I'm working on moving all our Kafka traffic over SSL. We have two clusters in each region.
Using Kafka version 2.7.0.
All regions and all clusters work fine over SSL except one cluster.
Among other tools, I use kafkacat
to probe the cluster.
When kafkacat -L
is executed against this cluster over plaintext connection, it lists all brokers, topics and partitions and shows the leader of each partition:
# kafkacat -b kafka-cluster1-kafka-brokers.domain.com:9092 -L | head
Metadata for all topics (from broker -1: kafka-cluster1-kafka-brokers.domain.com:9092/bootstrap):
4 brokers:
broker 1 at kafka-cluster1-kafka-1.domain.com:9092 (controller)

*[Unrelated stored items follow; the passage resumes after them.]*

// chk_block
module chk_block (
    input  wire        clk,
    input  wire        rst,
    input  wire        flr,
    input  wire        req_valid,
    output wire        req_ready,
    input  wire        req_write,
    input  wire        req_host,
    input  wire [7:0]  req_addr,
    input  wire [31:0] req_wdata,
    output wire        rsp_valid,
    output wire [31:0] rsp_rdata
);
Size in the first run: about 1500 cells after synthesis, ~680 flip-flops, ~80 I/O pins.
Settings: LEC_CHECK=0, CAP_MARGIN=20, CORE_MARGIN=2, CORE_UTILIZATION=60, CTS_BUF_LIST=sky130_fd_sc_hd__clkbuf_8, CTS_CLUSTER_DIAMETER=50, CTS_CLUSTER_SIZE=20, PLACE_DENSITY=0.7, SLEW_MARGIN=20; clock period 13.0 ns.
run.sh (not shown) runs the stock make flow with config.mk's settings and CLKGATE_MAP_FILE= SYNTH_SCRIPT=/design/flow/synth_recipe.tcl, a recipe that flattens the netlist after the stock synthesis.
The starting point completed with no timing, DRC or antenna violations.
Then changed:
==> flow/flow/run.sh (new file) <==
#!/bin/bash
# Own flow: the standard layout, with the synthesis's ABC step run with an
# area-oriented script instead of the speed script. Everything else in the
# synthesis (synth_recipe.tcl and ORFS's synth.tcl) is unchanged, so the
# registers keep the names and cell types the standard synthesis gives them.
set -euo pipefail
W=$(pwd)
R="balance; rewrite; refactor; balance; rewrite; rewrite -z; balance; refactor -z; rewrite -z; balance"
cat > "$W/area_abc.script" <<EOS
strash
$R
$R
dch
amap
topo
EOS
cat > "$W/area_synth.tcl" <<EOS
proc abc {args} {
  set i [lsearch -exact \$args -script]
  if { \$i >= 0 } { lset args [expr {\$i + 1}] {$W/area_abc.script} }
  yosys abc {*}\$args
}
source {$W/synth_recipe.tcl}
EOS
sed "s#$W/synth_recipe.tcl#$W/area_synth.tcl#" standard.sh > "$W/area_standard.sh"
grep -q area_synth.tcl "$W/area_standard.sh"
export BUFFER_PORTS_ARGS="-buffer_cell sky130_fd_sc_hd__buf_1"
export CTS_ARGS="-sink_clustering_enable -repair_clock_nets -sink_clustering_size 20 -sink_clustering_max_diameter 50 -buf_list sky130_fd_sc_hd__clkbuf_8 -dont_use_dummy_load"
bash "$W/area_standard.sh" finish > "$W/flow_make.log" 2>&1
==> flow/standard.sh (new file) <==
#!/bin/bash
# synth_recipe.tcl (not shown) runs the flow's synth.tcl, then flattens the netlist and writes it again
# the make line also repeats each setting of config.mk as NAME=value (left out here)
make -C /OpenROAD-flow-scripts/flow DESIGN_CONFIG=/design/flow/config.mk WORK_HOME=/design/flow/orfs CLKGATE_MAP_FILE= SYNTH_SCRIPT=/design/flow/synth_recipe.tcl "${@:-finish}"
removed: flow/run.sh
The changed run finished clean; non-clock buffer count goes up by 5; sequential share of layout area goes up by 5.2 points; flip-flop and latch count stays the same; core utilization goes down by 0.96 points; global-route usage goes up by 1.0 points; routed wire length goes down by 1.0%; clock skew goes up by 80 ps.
Source: an optimization exercise on an open RTL-to-GDS flow (aim: small area). Production flows keep margins and buffers that such runs may drop.
In this exercise RTL edits were held to simulation tests only and were not proved equivalent to the original.

File: design/flow/config.mk
export PLATFORM = sky130hd
export DESIGN_NAME = zoom_hb
export DESIGN_NICKNAME = zoom_hb
export VERILOG_FILES = /design/flow/design.v
export SDC_FILE = /design/flow/constraint.sdc
export NUM_CORES = 4
export LEC_CHECK = 0
export CAP_MARGIN = 20
export CORE_MARGIN = 2
export CORE_UTILIZATION = 40
export SLEW_MARGIN = 20
File: design/flow/constraint.sdc
create_clock -name core_clock -period 20.0 [get_ports {clk}]
set_input_delay 4.0000 -clock core_clock [delete_from_list [all_inputs] [get_ports {clk}]]
set_output_delay 4.0000 -clock core_clock [all_outputs]
set_load 0.01 [all_outputs]
This is an optimization exercise on Yosys and OpenROAD, whose aim is small area, a short achievable clock period and few clock cycles per item, not a production implementation.
Function was checked by simulation only, so behaviour that the tests miss may differ from the original.

==> flow/design.v, too long to show whole: its modules and the start of the top module <==
// module gx2: 3 lines
// module gxn2: 3 lines
// module kw_unwrap: 1190 lines
module kw_unwrap (
    input  wire         clk,
    input  wire         rst,
    input  wire         req_valid,
    output wire         req_ready,
    input  wire         req_kek,
    input  wire         req_long,
    input  wire [319:0] req_data,
    output wire         resp_valid,
    input  wire         resp_ready,
    output wire [255:0] resp_key,
    output wire         resp_ok
);
  // ...
==> flow/flow/run.sh <==
#!/bin/bash
set -euo pipefail
MARGIN=${MARGIN:-8}
bash standard.sh SETUP_SLACK_MARGIN=$MARGIN "BUFFER_PORTS_ARGS=-buffer_cell sky130_fd_sc_hd__buf_2" finish > make_finish.log 2>&1
==> flow/standard.sh <==
#!/bin/bash
# synth_recipe.tcl (not shown) runs the flow's synth.tcl, then flattens the netlist and writes it again
# the make line also repeats each setting of config.mk as NAME=value (left out here)
make -C /OpenROAD-flow-scripts/flow DESIGN_CONFIG=/design/flow/config.mk WORK_HOME=/design/flow/orfs CLKGATE_MAP_FILE= SYNTH_SCRIPT=/design/flow/synth_recipe.tcl "${@:-finish}"
==> flow/config.mk <==
export PLATFORM = sky130hd
export DESIGN_NAME = kw_unwrap
export DESIGN_NICKNAME = kw_unwrap
export VERILOG_FILES = /design/flow/design.v
export SDC_FILE = /design/flow/constraint.sdc
export NUM_CORES = 8
export LEC_CHECK = 0
export CAP_MARGIN = 40
export CELL_PAD_IN_SITES_DETAIL_PLACEMENT = 1
export CELL_PAD_IN_SITES_GLOBAL_PLACEMENT = 2
export CORE_MARGIN = 2
export CORE_UTILIZATION = 36
export CTS_CLUSTER_DIAMETER = 90
export CTS_CLUSTER_SIZE = 26
export PLACE_DENSITY = 0.56
export SLEW_MARGIN = 40
export SYNTH_HIERARCHICAL = 1
==> flow/constraint.sdc <==
create_clock -name core_clock -period 12.0 [get_ports {clk}]
set_input_delay 2.4000 -clock core_clock [delete_from_list [all_inputs] [get_ports {clk}]]
set_output_delay 2.4000 -clock core_clock [all_outputs]
set_load 0.01 [all_outputs]
==> flow_summary.yaml, run 1 <==
cells_and_area:
  final_cells: 14198
  largest_reg_flops: 288
  inverters: 209
  final_area_sq_um: 118000
  final_util_pct: 43.1
clock_network:
  cts.sinks: 1948
  clkTransAtPathRegs_ns: 0.10
run_status:
  outcome: "no timing/DRC/antenna violations"
drt:
  drtAntennaViolNets: 0
  wl_met3_microns: 27700
  first_pass_iters: 6
  drtIter0Drc: 7453
  top_layer_used: "met5"
timing:
  finalCritPeriodShare_pct: 34.5
  rsz0062_at_grt: "true"
  skew_ns: 0.0907
  worst_pin_slew_ns: 1.03
synthesis:
  synth_mux_area_share_pct: 1.66
  netlist_top_cells_area: "edfxtp_1 (27%), xor2_1 (21%), dfxtp_1 (21%)"
  yosysUniqueCellTypes: 58
  yosysTopAreaCell: "edfxtp_1"
  syn_inst: 9852
  yosys.area_share.simple_pct: 11.4
floorplanning:
  die_y_microns: 529
worst_setup_path:
  crit_buf_inv: 1
  crit_slowest_cell: "xor2_1"
  crit_required_ns: 12.71
  critPathMaxFanout: 5
  cp-start-kind: "flop"
run:
  maxCapViolCount: 0
grt:
  grt_pass1_wl_microns: 650000
  top_usage_layer: "met2"
place:
  postPlaceCellArea_sq_um: 107000
Testbench counts, summed over its fixed seeds: cycles 65,598, items 256.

broker 4 at kafka-cluster1-kafka-4.domain.com:9092
broker 2 at kafka-cluster1-kafka-2.domain.com:9092
broker 3 at kafka-cluster1-kafka-3.domain.com:9092
49 topics:
topic "topic.name" with 4 partitions:
partition 0, leader 3, replicas: 3,2,1, isrs: 1,2,3
partition 1, leader 1, replicas: 1,3,4, isrs: 1,3,4
When executing the same command over SSL, kafkacat
finds:
- 0 brokers
- Lists topics and partitions, but no leaders
# kafkacat -b kafka-cluster1-kafka-brokers.domain.com:9093 -X security.protocol=SSL -X ssl.endpoint.identification.algorithm=none -X enable.ssl.certificate.verification=false -L | head
Metadata for all topics (from broker -1: ssl://kafka-cluster1-kafka-brokers.domain.com:9093/bootstrap):
0 brokers:
49 topics:
topic "topic_name" with 4 partitions:
partition 0, leader -1, replicas: 3,2,1, isrs: 1,2,3, Broker: Leader not available
partition 1, leader -1, replicas: 1,3,4, isrs: 1,3,4, Broker: Leader not available
partition 2, leader -1, replicas: 4,1,2, isrs: 1,2,4, Broker: Leader not available
partition 3, leader -1, replicas: 2,4,3, isrs: 2,3,4, Broker: Leader not available
The same commands against the other cluster in the region, both over plaintext and over SSL, work perfectly.
The inter.broker.protocol
and the communications with the Zookeeper cluster is PLAINTEXT. SSL for now is only used to talk to the Kafka clients. No authentication is used yet and the clients do not verify the server's certificate.
The clusters are built using Packer for AMI and Terraform for deployment, it's all automatic. I've triple-checked that there is nothing different about the configuration of this cluster compared to the others.
The certificates used are issued by Let's Encrypt. I tried even copying the certificates from the other cluster in the region, which works fine, but I still get the same result.
Other than the host names, the configuration is identical between the cluster which works with SSL and the one which doesn't.
What else could cause such an odd behaviours?
EDIT: More investigation shows that the Zookeeper records for the Kafka brokers on this cluster miss the SSL mappings:
{"features":{},"listener_security_protocol_map":{"PLAINTEXT":"PLAINTEXT"},"endpoints":["PLAINTEXT://kafka-cluster1-kafka-1.domain.com:9092"],"rack":"ap-southeast-2a","jmx_port":9999,"port":9092,"host":"kafka-cluster1-kafka-1.domain.com","version":5,"timestamp":"1628554957052"}
As opposed to a "healthy" cluster:
{"features":{},"listener_security_protocol_map":{"PLAINTEXT":"PLAINTEXT","SSL":"SSL"},"endpoints":["PLAINTEXT://kafka-cluster2-kafka-1.domain.com:9092","SSL://kafka-cluster2-kafka-1.domain.com:9093"],"rack":"ap-southeast-2a","jmx_port":9999,"port":9092,"host":"kafka-cluster2-kafka-1.domain.com","version":5,"timestamp":"1626842428002"}
The Zookeeper record gets deleted when we stop the broker, but appears with the same wrong content when we start it.
The broker's server.properties
file used NOT to have the listener.security.protocol
line because we want the default, but even uncommenting it like this didn't make a difference:
listener.security.protocol.map=PLAINTEXT:PLAINTEXT,SSL:SSL,SASL_PLAINTEXT:SASL_PLAINTEXT,SASL_SSL:SASL_SSL
So the question now is - where does Kafka get the information that it puts in the Zookeeper record?